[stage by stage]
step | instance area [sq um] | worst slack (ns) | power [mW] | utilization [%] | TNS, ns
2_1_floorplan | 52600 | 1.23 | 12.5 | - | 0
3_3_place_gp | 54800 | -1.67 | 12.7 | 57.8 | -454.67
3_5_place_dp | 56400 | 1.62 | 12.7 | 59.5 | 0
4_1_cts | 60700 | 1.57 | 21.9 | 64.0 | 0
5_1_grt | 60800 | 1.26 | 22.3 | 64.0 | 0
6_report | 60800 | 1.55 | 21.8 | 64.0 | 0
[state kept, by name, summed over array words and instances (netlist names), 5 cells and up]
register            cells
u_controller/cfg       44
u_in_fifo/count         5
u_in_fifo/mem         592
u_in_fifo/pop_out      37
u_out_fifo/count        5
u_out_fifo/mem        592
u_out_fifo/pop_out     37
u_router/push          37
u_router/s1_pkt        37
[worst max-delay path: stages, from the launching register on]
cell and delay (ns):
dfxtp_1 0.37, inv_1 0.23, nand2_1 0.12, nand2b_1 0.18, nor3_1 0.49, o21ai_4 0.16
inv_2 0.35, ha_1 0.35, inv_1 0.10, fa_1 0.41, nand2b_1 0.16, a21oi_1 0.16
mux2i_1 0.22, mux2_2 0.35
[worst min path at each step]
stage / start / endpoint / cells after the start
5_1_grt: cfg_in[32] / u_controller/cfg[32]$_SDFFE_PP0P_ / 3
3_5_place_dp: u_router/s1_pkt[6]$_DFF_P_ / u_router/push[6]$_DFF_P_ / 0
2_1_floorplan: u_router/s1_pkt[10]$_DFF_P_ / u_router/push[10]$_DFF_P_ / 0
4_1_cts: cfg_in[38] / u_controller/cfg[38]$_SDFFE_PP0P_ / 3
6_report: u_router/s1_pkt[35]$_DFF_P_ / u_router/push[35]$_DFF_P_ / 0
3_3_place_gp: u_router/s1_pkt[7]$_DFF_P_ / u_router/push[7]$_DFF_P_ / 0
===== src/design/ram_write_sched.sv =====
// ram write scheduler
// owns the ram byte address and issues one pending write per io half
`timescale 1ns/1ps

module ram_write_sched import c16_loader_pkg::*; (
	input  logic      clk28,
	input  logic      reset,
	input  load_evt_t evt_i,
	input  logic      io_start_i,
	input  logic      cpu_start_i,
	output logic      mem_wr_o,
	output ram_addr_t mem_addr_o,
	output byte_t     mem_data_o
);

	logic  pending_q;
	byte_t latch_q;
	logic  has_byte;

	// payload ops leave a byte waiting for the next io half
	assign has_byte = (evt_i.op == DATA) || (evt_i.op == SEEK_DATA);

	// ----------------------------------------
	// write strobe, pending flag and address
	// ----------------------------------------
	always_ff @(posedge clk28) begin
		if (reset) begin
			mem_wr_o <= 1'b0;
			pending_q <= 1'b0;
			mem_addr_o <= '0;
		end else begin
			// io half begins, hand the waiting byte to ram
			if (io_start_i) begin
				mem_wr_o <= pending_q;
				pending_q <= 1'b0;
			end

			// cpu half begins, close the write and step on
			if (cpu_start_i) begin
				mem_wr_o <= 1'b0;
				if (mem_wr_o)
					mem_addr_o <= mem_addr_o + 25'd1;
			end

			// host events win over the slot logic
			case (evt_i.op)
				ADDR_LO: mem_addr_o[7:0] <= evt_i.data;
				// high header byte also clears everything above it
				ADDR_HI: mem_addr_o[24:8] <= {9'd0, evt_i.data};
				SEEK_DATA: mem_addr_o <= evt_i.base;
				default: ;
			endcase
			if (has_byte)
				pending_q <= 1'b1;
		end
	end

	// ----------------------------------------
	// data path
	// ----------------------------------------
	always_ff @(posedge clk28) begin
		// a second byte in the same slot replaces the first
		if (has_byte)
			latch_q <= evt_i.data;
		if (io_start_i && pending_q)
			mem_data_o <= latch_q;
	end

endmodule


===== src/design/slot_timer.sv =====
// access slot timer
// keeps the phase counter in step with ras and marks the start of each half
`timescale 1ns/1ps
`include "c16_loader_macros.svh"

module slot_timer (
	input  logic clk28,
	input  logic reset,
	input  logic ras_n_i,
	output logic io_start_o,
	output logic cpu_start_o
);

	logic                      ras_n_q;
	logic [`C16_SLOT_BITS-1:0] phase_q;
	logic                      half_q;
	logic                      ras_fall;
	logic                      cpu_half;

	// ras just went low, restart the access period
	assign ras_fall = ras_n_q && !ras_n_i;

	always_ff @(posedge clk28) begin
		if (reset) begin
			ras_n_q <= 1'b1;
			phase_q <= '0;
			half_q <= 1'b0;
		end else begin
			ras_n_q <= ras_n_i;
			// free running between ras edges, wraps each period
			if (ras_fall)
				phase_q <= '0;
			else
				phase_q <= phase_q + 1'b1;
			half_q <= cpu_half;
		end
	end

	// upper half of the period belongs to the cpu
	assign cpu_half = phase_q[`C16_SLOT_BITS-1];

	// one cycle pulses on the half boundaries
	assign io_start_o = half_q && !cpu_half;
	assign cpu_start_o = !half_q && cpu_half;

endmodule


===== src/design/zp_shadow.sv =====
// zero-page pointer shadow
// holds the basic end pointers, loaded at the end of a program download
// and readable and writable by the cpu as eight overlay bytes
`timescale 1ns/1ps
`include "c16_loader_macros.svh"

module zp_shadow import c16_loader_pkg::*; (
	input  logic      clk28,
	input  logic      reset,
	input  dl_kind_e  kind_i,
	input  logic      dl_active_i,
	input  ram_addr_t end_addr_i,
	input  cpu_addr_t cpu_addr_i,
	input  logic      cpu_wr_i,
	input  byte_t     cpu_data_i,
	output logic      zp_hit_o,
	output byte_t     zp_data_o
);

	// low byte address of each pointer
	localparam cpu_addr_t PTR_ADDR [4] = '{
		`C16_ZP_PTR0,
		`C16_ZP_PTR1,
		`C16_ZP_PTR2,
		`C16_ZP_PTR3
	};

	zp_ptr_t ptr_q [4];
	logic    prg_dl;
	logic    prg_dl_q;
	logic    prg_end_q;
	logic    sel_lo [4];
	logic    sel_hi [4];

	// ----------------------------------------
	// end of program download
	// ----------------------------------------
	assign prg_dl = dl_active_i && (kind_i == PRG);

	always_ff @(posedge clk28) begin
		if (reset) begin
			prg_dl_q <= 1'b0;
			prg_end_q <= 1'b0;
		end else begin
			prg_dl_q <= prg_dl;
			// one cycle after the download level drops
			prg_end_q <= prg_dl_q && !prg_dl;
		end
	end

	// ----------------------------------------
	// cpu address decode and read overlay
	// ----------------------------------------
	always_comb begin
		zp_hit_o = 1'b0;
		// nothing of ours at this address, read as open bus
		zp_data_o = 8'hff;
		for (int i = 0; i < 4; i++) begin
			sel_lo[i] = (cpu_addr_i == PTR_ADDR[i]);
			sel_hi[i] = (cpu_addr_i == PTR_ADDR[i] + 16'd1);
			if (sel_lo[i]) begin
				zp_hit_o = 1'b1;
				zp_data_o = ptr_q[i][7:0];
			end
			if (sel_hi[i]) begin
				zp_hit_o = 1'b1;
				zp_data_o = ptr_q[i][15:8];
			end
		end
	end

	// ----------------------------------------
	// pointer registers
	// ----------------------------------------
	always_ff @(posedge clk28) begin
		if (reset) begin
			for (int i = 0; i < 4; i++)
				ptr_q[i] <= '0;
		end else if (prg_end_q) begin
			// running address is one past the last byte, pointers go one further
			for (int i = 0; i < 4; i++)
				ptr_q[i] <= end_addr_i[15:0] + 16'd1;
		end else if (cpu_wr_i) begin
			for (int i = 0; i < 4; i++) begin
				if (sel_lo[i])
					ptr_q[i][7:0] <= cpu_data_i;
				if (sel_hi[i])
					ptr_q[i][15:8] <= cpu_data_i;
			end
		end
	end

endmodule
:::
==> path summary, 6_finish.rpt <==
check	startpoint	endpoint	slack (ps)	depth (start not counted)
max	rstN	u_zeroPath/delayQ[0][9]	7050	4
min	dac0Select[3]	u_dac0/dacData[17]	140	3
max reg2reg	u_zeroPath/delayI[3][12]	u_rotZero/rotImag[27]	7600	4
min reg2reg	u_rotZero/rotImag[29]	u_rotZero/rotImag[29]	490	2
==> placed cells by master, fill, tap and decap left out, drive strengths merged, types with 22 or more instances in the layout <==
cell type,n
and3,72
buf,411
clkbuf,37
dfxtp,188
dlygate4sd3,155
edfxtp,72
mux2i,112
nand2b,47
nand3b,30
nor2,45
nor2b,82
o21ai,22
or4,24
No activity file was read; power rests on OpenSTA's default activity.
:::
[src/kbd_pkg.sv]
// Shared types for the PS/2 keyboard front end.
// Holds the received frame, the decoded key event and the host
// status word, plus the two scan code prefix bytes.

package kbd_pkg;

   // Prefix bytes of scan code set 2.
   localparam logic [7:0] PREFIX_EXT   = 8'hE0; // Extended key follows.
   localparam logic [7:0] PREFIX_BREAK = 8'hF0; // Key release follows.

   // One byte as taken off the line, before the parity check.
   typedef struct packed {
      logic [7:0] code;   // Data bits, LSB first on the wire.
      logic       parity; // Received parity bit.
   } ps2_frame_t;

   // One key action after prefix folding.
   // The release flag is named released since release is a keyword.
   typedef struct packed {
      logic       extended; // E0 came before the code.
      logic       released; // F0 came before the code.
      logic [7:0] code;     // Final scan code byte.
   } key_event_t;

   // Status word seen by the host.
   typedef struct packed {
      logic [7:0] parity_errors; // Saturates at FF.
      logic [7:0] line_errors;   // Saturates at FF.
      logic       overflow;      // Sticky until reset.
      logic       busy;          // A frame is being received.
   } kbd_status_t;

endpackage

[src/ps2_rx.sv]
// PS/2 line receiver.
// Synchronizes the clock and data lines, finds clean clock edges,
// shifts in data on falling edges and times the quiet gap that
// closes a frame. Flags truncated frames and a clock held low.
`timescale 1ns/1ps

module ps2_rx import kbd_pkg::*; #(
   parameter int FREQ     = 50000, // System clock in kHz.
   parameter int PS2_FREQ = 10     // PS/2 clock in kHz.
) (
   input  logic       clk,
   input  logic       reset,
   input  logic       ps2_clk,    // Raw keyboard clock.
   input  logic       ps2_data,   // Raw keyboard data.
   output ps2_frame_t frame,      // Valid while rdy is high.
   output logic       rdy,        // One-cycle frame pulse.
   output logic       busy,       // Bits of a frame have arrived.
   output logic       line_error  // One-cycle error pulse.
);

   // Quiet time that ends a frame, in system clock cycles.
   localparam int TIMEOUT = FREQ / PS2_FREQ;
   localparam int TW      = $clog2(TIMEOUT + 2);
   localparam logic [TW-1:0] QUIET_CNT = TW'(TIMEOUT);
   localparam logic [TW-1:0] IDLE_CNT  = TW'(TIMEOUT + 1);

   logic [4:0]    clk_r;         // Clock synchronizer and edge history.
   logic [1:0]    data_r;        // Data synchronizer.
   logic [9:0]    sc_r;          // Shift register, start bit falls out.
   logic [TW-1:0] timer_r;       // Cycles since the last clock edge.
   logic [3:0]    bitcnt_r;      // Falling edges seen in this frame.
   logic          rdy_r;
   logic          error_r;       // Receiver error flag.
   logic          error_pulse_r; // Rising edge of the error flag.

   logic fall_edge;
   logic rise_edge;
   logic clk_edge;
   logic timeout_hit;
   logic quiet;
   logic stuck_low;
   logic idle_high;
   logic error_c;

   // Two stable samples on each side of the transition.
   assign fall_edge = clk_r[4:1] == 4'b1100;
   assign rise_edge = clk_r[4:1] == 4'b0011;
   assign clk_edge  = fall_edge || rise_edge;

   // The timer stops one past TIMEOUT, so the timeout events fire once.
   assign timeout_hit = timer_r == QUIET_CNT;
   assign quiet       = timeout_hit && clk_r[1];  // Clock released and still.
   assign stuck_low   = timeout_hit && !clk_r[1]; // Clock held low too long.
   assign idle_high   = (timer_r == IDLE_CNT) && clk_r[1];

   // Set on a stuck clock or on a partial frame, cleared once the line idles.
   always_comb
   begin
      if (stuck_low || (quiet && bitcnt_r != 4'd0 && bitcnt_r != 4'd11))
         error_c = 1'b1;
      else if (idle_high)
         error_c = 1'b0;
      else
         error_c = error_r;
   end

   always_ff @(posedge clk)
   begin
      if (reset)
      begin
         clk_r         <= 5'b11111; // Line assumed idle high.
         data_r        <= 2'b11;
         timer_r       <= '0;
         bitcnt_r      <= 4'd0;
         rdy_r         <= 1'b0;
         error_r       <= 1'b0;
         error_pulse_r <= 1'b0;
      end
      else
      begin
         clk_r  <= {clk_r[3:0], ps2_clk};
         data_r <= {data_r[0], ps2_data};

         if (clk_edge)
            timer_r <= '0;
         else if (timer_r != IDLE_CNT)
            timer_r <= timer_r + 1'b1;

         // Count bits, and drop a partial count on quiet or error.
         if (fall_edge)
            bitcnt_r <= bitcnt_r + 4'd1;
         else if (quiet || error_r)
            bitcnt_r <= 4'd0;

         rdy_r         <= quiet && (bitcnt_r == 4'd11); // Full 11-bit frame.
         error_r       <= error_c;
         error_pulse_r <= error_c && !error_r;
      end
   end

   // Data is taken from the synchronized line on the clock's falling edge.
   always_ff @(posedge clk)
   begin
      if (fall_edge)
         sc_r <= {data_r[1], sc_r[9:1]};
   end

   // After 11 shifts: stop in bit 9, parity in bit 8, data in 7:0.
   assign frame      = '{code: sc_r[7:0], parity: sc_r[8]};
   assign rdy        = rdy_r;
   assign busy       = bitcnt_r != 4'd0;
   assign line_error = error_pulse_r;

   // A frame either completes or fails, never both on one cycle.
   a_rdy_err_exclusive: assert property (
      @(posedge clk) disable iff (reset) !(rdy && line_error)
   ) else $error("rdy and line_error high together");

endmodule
:::
Problem description: The response consists of the lines above that contain "instances".

Your solution:
[state kept, by name, summed over array words and instances (netlist names), 5 cells and up]
==> placed cells by master, fill, tap and decap left out, drive strengths merged, types with 22 or more instances in the layout <==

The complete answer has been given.